目的：研究利胆汤对急性重症胆管炎的大鼠所致肝损伤的作用机制。方法：选择健康的Wistar大鼠60只，3月龄，雄性，随机分组为对照组、模型组、胆宁片组、利胆汤低剂量组、中剂量组和高剂量组6组，每组10只。分别于术后立刻、术后6 h、术后12 h、术后24 h 4个时间点收集大鼠胆汁，以及检测大鼠胆总管压力；对照组和模型组灌胃给予0.9%的氯化钠；胆宁片组灌胃给予胆宁片 0.5 g/(kg·d)；各利胆汤剂量组：6，12和24 g/(kg·d)，灌胃给药3天后处死大鼠。HE染色观察大鼠肝病理形态；ELISA检测的方法大鼠血清中的细胞因子IL-6，TNF-α水平；Q-PCR法检测大鼠肝脏巨噬细胞移动抑制因子(migration inhibitory factor，MIF)和Toll样受体4(Toll-like receptor 4，TLR4)基因的表达。结果：利胆汤能明显的降低血清细胞因子IL-6(P<0.05)、TNF-α的表达(P<0.01)，并且明显抑制MIF和TLR4的表达(P<0.01)。结论：利胆汤能够改善大鼠急性重症胆管炎所致的肝损伤，作用机制可能通过抑制MIF和TLR4的表达和下调IL-6，TNF-α的表达水平实现的。

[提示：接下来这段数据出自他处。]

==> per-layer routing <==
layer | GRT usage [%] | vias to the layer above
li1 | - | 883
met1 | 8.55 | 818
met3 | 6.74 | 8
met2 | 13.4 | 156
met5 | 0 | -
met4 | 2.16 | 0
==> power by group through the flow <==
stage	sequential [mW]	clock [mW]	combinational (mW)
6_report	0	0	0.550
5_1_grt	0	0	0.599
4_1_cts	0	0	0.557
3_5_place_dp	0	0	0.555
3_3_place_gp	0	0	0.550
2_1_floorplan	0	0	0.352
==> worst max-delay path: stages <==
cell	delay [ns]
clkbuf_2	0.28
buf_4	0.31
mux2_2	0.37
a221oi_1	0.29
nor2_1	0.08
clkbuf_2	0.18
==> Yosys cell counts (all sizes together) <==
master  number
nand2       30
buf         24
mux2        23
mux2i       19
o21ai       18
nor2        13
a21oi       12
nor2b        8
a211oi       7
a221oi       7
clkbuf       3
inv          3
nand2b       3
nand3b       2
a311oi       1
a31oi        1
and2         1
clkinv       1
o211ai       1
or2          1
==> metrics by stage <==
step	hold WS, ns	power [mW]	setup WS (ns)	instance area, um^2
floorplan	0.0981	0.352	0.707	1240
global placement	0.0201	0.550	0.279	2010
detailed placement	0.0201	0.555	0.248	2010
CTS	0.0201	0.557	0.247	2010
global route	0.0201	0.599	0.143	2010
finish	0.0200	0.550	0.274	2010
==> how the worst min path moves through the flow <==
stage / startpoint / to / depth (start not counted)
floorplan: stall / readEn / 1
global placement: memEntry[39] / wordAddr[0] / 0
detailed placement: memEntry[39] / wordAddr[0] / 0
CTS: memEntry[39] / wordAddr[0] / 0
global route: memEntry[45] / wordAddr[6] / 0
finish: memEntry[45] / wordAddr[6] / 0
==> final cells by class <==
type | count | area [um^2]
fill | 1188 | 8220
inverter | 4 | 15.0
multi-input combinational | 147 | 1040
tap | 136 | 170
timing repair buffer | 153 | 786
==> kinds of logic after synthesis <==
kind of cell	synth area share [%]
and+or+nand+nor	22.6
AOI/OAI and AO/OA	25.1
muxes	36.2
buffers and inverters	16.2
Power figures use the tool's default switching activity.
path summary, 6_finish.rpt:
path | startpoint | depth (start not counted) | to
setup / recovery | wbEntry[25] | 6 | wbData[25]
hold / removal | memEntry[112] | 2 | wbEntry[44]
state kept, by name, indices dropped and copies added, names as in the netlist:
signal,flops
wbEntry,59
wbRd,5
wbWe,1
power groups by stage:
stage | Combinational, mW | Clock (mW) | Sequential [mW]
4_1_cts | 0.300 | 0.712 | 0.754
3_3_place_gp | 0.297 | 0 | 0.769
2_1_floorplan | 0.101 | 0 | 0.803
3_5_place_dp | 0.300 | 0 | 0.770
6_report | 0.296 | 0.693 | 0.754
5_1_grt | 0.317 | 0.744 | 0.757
**src/common/decode_config.svh**
```systemverilog
`ifndef DECODE_CONFIG_SVH
`define DECODE_CONFIG_SVH

// packet and datapath widths
`define DEC_PACKET_BYTES 16
`define DEC_MAX_PREFIXES 3
`define DEC_EIP_WIDTH    32
`define DEC_DATA_WIDTH   32
`define DEC_LEN_WIDTH    8

// legacy prefix bytes
`define DEC_PFX_REP    8'hF3
`define DEC_PFX_OPSIZE 8'h66
`define DEC_PFX_ES     8'h26
`define DEC_PFX_CS     8'h2E
`define DEC_PFX_SS     8'h36
`define DEC_PFX_DS     8'h3E
`define DEC_PFX_FS     8'h64
`define DEC_PFX_GS     8'h65

// reduced opcode table
`define DEC_OP_ESCAPE       8'h0F
`define DEC_OP_ADD_RM_R     8'h01
`define DEC_OP_ADD_R_RM     8'h03
`define DEC_OP_ADD_EAX_IMM  8'h05
`define DEC_OP_ALU_RM_IMM8  8'h83
`define DEC_OP_MOV_RM_R     8'h89
`define DEC_OP_MOV_R_RM     8'h8B
`define DEC_OP_MOV_RM_IMM   8'hC7
`define DEC_OP_MOV_R_IMM_HI 5'b10111 // B8..BF, low 3 bits are the register
`define DEC_OP_JMP_REL8     8'hEB
`define DEC_OP_JMP_REL32    8'hE9
`define DEC_OP_JZ_REL32     8'h84 // second byte after 0F
`define DEC_OP_NOP          8'h90

`endif

```
**src/common/decode_pkg.sv**
```systemverilog
`default_nettype none

`include "decode_config.svh"

package decode_pkg;

    // byte 0 sits in the top bits, first byte of the instruction
    typedef logic [0:`DEC_PACKET_BYTES-1][7:0] packet_t;

    typedef logic [`DEC_LEN_WIDTH-1:0] len_t;

    typedef struct packed {
        logic       rep;
        logic       opsize_ovr;
        logic       seg_ovr;
        logic [2:0] seg_sel;      // ES=0 CS SS DS FS GS=5
        logic [1:0] num_prefixes;
    } prefix_info_t;

    // short form of an opcode byte, register in the low bits
    typedef struct packed {
        logic [4:0] hi;
        logic [2:0] reg_idx;
    } op_short_t;

    typedef union packed {
        logic [7:0] raw;
        op_short_t  short_form;
    } op_byte_u;

    typedef enum logic [2:0] {
        op_nop,
        op_alu,
        op_mov,
        op_branch,
        op_illegal
    } op_class_e;

    typedef enum logic [1:0] {
        imm_none,
        imm_byte,
        imm_full  // 4 bytes, 2 under opsize override
    } imm_size_e;

    typedef struct packed {
        op_class_e  op_class;
        logic       has_modrm;
        logic       is_double;  // 0F escape in front
        imm_size_e  imm_size;
        logic       is_br;
        logic [2:0] reg1;
    } opcode_info_t;

    typedef struct packed {
        logic       has_sib;
        logic [2:0] disp_size;  // 0, 1 or 4 bytes
        logic [2:0] reg2;       // rm or sib base
        logic       use_reg2;
        logic [2:0] reg3;       // sib index
        logic       use_reg3;
        logic [1:0] scale;
    } modrm_info_t;

    typedef struct packed {
        logic                      is_init;
        logic [`DEC_EIP_WIDTH-1:0] init_eip;
        logic                      is_resteer;
        logic [`DEC_EIP_WIDTH-1:0] wb_eip;
        logic                      is_br_taken;
        logic [`DEC_EIP_WIDTH-1:0] bp_eip;
    } ctrl_flow_t;

    typedef struct packed {
        len_t                       length;
        prefix_info_t               prefix;
        opcode_info_t               op;
        modrm_info_t                modrm;
        logic [`DEC_DATA_WIDTH-1:0] disp;
        logic [`DEC_DATA_WIDTH-1:0] imm;
    } decoded_t;

endpackage

`default_nettype wire

```
**src/design/decode_top.sv**
```systemverilog
`default_nettype none

`include "decode_config.svh"

module decode_top (
    input  logic                      clk,
    input  logic                      reset,
    input  logic                      valid,
    input  decode_pkg::packet_t       packet,
    input  logic                      stall,        // queue full downstream
    input  decode_pkg::ctrl_flow_t    ctrl,
    output logic                      decode_valid,
    output decode_pkg::decoded_t      result,
    output logic [`DEC_EIP_WIDTH-1:0] eip_out,      // next sequential eip
    output logic [`DEC_EIP_WIDTH-1:0] latched_eip
);
    import decode_pkg::*;

    prefix_info_t              prefix;
    opcode_info_t              op;
    modrm_info_t               modrm;
    logic [`DEC_LEN_WIDTH-1:0] length;

    assign decode_valid = valid;

    //////////////////////////////////////////////////
    // combinational decode chain
    //////////////////////////////////////////////////
    prefix_decode u_prefix (
        .packet (packet),
        .prefix (prefix)
    );

    opcode_decode u_opcode (
        .packet (packet),
        .prefix (prefix),
        .op     (op)
    );

    modrm_decode u_modrm (
        .packet (packet),
        .prefix (prefix),
        .op     (op),
        .modrm  (modrm)
    );

    field_extract u_fields (
        .packet (packet),
        .prefix (prefix),
        .op     (op),
        .modrm  (modrm),
        .result (result),
        .length (length)
    );

    // eip register and redirect
    eip_tracker u_eip (
        .clk         (clk),
        .reset       (reset),
        .valid       (valid),
        .stall       (stall),
        .ctrl        (ctrl),
        .length      (length),
        .eip_out     (eip_out),
        .latched_eip (latched_eip)
    );

endmodule

`default_nettype wire

```
**src/design/eip_tracker.sv**
```systemverilog
`default_nettype none

`include "decode_config.svh"

module eip_tracker (
    input  logic                       clk,
    input  logic                       reset,
    input  logic                       valid,
    input  logic                       stall,
    input  decode_pkg::ctrl_flow_t     ctrl,
    input  logic [`DEC_LEN_WIDTH-1:0]  length,
    output logic [`DEC_EIP_WIDTH-1:0]  eip_out,
    output logic [`DEC_EIP_WIDTH-1:0]  latched_eip
);
    import decode_pkg::*;

    logic                      is_cf;       // any control-flow strobe
    logic [`DEC_EIP_WIDTH-1:0] cf_eip;
    len_t                      gated_len;
    logic                      load;

    //////////////////////////////////////////////////
    // redirect select, init > resteer > taken branch
    //////////////////////////////////////////////////
    always_comb begin
        is_cf = ctrl.is_init | ctrl.is_resteer | ctrl.is_br_taken;
        if (ctrl.is_init) begin
            cf_eip = ctrl.init_eip;
        end else if (ctrl.is_resteer) begin
            cf_eip = ctrl.wb_eip;
        end else begin
            cf_eip = ctrl.bp_eip;
        end
    end

    // no advance on bubbles or redirects
    always_comb begin
        gated_len = (valid && !is_cf) ? length : '0;
        eip_out   = latched_eip + {{(`DEC_EIP_WIDTH-`DEC_LEN_WIDTH){1'b0}}, gated_len};
        load      = is_cf || (valid && !stall);  // strobes beat stall
    end

    always_ff @(posedge clk) begin
        if (reset) begin
            latched_eip <= '0;
        end else if (load) begin
            latched_eip <= is_cf ? cf_eip : eip_out;
        end
    end

endmodule

`default_nettype wire

```
**src/design/opcode_decode.sv**
```systemverilog
`default_nettype none

`include "decode_config.svh"

module opcode_decode (
    input  decode_pkg::packet_t      packet,
    input  decode_pkg::prefix_info_t prefix,
    output decode_pkg::opcode_info_t op
);
    import decode_pkg::*;

    logic [3:0] op_off;       // opcode sits right after the prefixes
    op_byte_u   op_byte;
    logic [7:0] second_byte;  // escape tail or modrm

    always_comb begin
        op_off      = {2'b00, prefix.num_prefixes};
        op_byte.raw = packet[op_off];
        second_byte = packet[op_off + 4'd1];
    end

    //////////////////////////////////////////////////
    // reduced table
    //////////////////////////////////////////////////
    always_comb begin
        op          = '0;
        op.op_class = op_illegal;  // one byte, no operands
        op.imm_size = imm_none;
        if (op_byte.short_form.hi == `DEC_OP_MOV_R_IMM_HI) begin
            // B8..BF, register folded into the opcode
            op.op_class = op_mov;
            op.imm_size = imm_full;
            op.reg1     = op_byte.short_form.reg_idx;
        end else begin
            case (op_byte.raw)
                `DEC_OP_ADD_RM_R, `DEC_OP_ADD_R_RM: begin
                    op.op_class  = op_alu;
                    op.has_modrm = 1'b1;
                    op.reg1      = second_byte[5:3];  // modrm.reg
                end
                `DEC_OP_MOV_RM_R, `DEC_OP_MOV_R_RM: begin
                    op.op_class  = op_mov;
                    op.has_modrm = 1'b1;
                    op.reg1      = second_byte[5:3];
                end
                `DEC_OP_ADD_EAX_IMM: begin
                    op.op_class = op_alu;
                    op.imm_size = imm_full;  // reg1 stays eax
                end
                `DEC_OP_ALU_RM_IMM8: begin
                    op.op_class  = op_alu;
                    op.has_modrm = 1'b1;
                    op.imm_size  = imm_byte;
                    op.reg1      = second_byte[5:3];  // group selector
                end
                `DEC_OP_MOV_RM_IMM: begin
                    op.op_class  = op_mov;
                    op.has_modrm = 1'b1;
                    op.imm_size  = imm_full;
                    op.reg1      = second_byte[5:3];
                end
                `DEC_OP_JMP_REL8: begin
                    op.op_class = op_branch;
                    op.imm_size = imm_byte;
                    op.is_br    = 1'b1;
                end
                `DEC_OP_JMP_REL32: begin
                    op.op_class = op_branch;
                    op.imm_size = imm_full;
                    op.is_br    = 1'b1;
                end
                `DEC_OP_ESCAPE: begin
                    // only jz rel32 lives behind the escape here
                    if (second_byte == `DEC_OP_JZ_REL32) begin
                        op.op_class  = op_branch;
                        op.is_double = 1'b1;
                        op.imm_size  = imm_full;
                        op.is_br     = 1'b1;
                    end
                end
                `DEC_OP_NOP: op.op_class = op_nop;
                default: ;  // illegal
            endcase
        end
    end

endmodule

`default_nettype wire

```
**src/design/operand/field_extract.sv**
```systemverilog
`default_nettype none

`include "decode_config.svh"

module field_extract (
    input  decode_pkg::packet_t       packet,
    input  decode_pkg::prefix_info_t  prefix,
    input  decode_pkg::opcode_info_t  op,
    input  decode_pkg::modrm_info_t   modrm,
    output decode_pkg::decoded_t      result,
    output logic [`DEC_LEN_WIDTH-1:0] length
);
    import decode_pkg::*;

    logic [2:0] imm_bytes;
    logic [4:0] disp_off;  // first displacement byte
    logic [4:0] imm_off;   // first immediate byte

    // little-endian gather of up to 4 bytes, then sign extension
    function automatic logic [`DEC_DATA_WIDTH-1:0] gather_le(
        input packet_t    pkt,
        input logic [4:0] base,
        input logic [2:0] nbytes
    );
        logic [31:0] raw;
        logic [4:0]  idx;
        raw = '0;
        for (int k = 0; k < 4; k++) begin
            idx = base + 5'(k);
            if (k < nbytes && idx < `DEC_PACKET_BYTES) begin
                raw[8*k +: 8] = pkt[idx[3:0]];
            end
        end
        case (nbytes)
            3'd1:    gather_le = {{24{raw[7]}}, raw[7:0]};
            3'd2:    gather_le = {{16{raw[15]}}, raw[15:0]};
            default: gather_le = raw;  // 4 bytes, or zero for none
        endcase
    endfunction

    //////////////////////////////////////////////////
    // length and field offsets
    //////////////////////////////////////////////////
    always_comb begin
        case (op.imm_size)
            imm_byte: imm_bytes = 3'd1;
            imm_full: imm_bytes = prefix.opsize_ovr ? 3'd2 : 3'd4;
            default:  imm_bytes = 3'd0;
        endcase
        disp_off = 5'(prefix.num_prefixes) + 5'd1 + 5'(op.is_double)
                 + 5'(op.has_modrm) + 5'(modrm.has_sib);
        imm_off  = disp_off + 5'(modrm.disp_size);
        length   = len_t'(imm_off) + len_t'(imm_bytes);  // at most 15
    end

    always_comb begin
        result        = '0;
        result.length = length;
        result.prefix = prefix;
        result.op     = op;
        result.modrm  = modrm;
        result.disp   = gather_le(packet, disp_off, modrm.disp_size);
        result.imm    = gather_le(packet, imm_off, imm_bytes);
    end

endmodule

`default_nettype wire

```
**src/design/operand/modrm_decode.sv**
```systemverilog
`default_nettype none

module modrm_decode (
    input  decode_pkg::packet_t      packet,
    input  decode_pkg::prefix_info_t prefix,
    input  decode_pkg::opcode_info_t op,
    output decode_pkg::modrm_info_t  modrm
);
    import decode_pkg::*;

    logic [3:0] mrm_off;
    logic [7:0] mrm;     // mod[7:6] reg[5:3] rm[2:0]
    logic [7:0] sib;     // scale[7:6] index[5:3] base[2:0]

    always_comb begin
        mrm_off = {2'b00, prefix.num_prefixes} + 4'd1 + {3'b000, op.is_double};
        mrm     = packet[mrm_off];
        sib     = packet[mrm_off + 4'd1];
    end

    //////////////////////////////////////////////////
    // 32-bit addressing forms
    //////////////////////////////////////////////////
    always_comb begin
        modrm = '0;
        if (op.has_modrm) begin
            if (mrm[7:6] == 2'd3) begin
                modrm.reg2     = mrm[2:0];  // register direct
                modrm.use_reg2 = 1'b1;
            end else begin
                case (mrm[7:6])
                    2'd1:    modrm.disp_size = 3'd1;
                    2'd2:    modrm.disp_size = 3'd4;
                    default: modrm.disp_size = 3'd0;
                endcase
                if (mrm[2:0] == 3'd4) begin
                    modrm.has_sib = 1'b1;
                    modrm.scale   = sib[7:6];
                    if (sib[5:3] != 3'd4) begin  // index 4 means none
                        modrm.reg3     = sib[5:3];
                        modrm.use_reg3 = 1'b1;
                    end
                    if (sib[2:0] == 3'd5 && mrm[7:6] == 2'd0) begin
                        modrm.disp_size = 3'd4;  // disp32, no base
                    end else begin
                        modrm.reg2     = sib[2:0];
                        modrm.use_reg2 = 1'b1;
                    end
                end else if (mrm[7:6] == 2'd0 && mrm[2:0] == 3'd5) begin
                    modrm.disp_size = 3'd4;  // absolute disp32
                end else begin
                    modrm.reg2     = mrm[2:0];
                    modrm.use_reg2 = 1'b1;
                end
            end
        end
    end

endmodule

`default_nettype wire

```
**src/design/prefix_decode.sv**
```systemverilog
`default_nettype none

`include "decode_config.svh"

module prefix_decode (
    input  decode_pkg::packet_t      packet,
    output decode_pkg::prefix_info_t prefix
);
    import decode_pkg::*;

    logic       done;     // first non-prefix byte reached
    logic [3:0] seg_hit;  // {hit, sel}

    // segment prefix lookup, msb says it matched
    function automatic logic [3:0] seg_lookup(input logic [7:0] b);
        case (b)
            `DEC_PFX_ES: seg_lookup = 4'b1_000;
            `DEC_PFX_CS: seg_lookup = 4'b1_001;
            `DEC_PFX_SS: seg_lookup = 4'b1_010;
            `DEC_PFX_DS: seg_lookup = 4'b1_011;
            `DEC_PFX_FS: seg_lookup = 4'b1_100;
            `DEC_PFX_GS: seg_lookup = 4'b1_101;
            default:     seg_lookup = 4'b0_000;
        endcase
    endfunction

    //////////////////////////////////////////////////
    // in-order scan of the leading bytes
    //////////////////////////////////////////////////
    always_comb begin
        prefix  = '0;
        done    = 1'b0;
        seg_hit = '0;
        for (int i = 0; i < `DEC_MAX_PREFIXES; i++) begin
            if (!done) begin
                seg_hit = seg_lookup(packet[i]);
                if (seg_hit[3]) begin
                    prefix.seg_ovr = 1'b1;
                    prefix.seg_sel = seg_hit[2:0];  // later one wins
                end else if (packet[i] == `DEC_PFX_REP) begin
                    prefix.rep = 1'b1;
                end else if (packet[i] == `DEC_PFX_OPSIZE) begin
                    prefix.opsize_ovr = 1'b1;
                end else begin
                    done = 1'b1;  // opcode starts here
                end
                if (!done) begin
                    prefix.num_prefixes = prefix.num_prefixes + 2'd1;
                end
            end
        end
    end

endmodule

`default_nettype wire

```
**config.mk**
```make
export PLATFORM = sky130hd
export DESIGN_NAME = decode_top
export DESIGN_NICKNAME = d
export VERILOG_FILES = /design/src/common/decode_pkg.sv /design/src/design/decode_top.sv /design/src/design/eip_tracker.sv /design/src/design/opcode_decode.sv /design/src/design/operand/field_extract.sv /design/src/design/operand/modrm_decode.sv /design/src/design/prefix_decode.sv
export VERILOG_INCLUDE_DIRS = /design/src /design/src/common
export SDC_FILE = /design/constraint.sdc
export NUM_CORES = 1
export LEC_CHECK = 0
export ABC_CLOCK_PERIOD_IN_PS = 25000
export BUFFER_PORTS_ARGS = -buffer_cell sky130_fd_sc_hd__buf_2
export CELL_PAD_IN_SITES_DETAIL_PLACEMENT = 1
export CELL_PAD_IN_SITES_GLOBAL_PLACEMENT = 1
export CORE_MARGIN = 3
export CORE_UTILIZATION = 30
export DETAILED_ROUTE_END_ITERATION = 6
export PLACE_DENSITY_LB_ADDON = 0.1
export SYNTH_ARGS = -nofsm -noshare
export SYNTH_HDL_FRONTEND = slang
export SYNTH_SLANG_ARGS = --single-unit
```
**constraint.sdc**
```tcl
create_clock -name clk -period 25 [get_ports clk]
set_clock_uncertainty 0.2 [all_clocks]
set_input_delay 5 -clock clk [delete_from_list [all_inputs] [get_ports clk]]
set_output_delay 5 -clock clk [all_outputs]
set_load 0.1 [all_outputs]
```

Lidantang attenuates severe acute cholangitis induced hepatic injury
Objective: To investigate the mechanism of lidantang for treatment of hepatic injury induced by severe acute cholangitis. Methods: Sixty male Wistar rats were randomly divided into Control group (0.9% NaCl), Model group (0.9% NaCl), Danningpian group (0.5 g/kg), and lidantang group [6, 12, 24 g/(kg·d)]. At 0, 6, 12, 24 h post-surgery, the rat bile was collected, and the pressure of duct were measured. After 3 days of intragastric administration and all rats were killed, pathological morphologic change were observed by HE staining, ELISA was used to assess the levels of serum cytokines IL-6, TNF-α, macrophage migration inhibitory factor (MIF) and Toll-like receptor 4 (TLR4) was assessed by Q-PCR. Results: Lidantang could decrease the level of serum TNF-α (P<0.01) and reduce the level of serum IL-6 (P<0.05), moreover, lidantang could also decrease the expression of MIF (P<0.01) and TLR4 (P<0.01). Conclusion: Lidantang can attenuate severe acute cholangitis induced hepatic injury via down-regulate the serum of IL-6, TNF-α and inhibit the expression of MIF, TLR4 in the liver.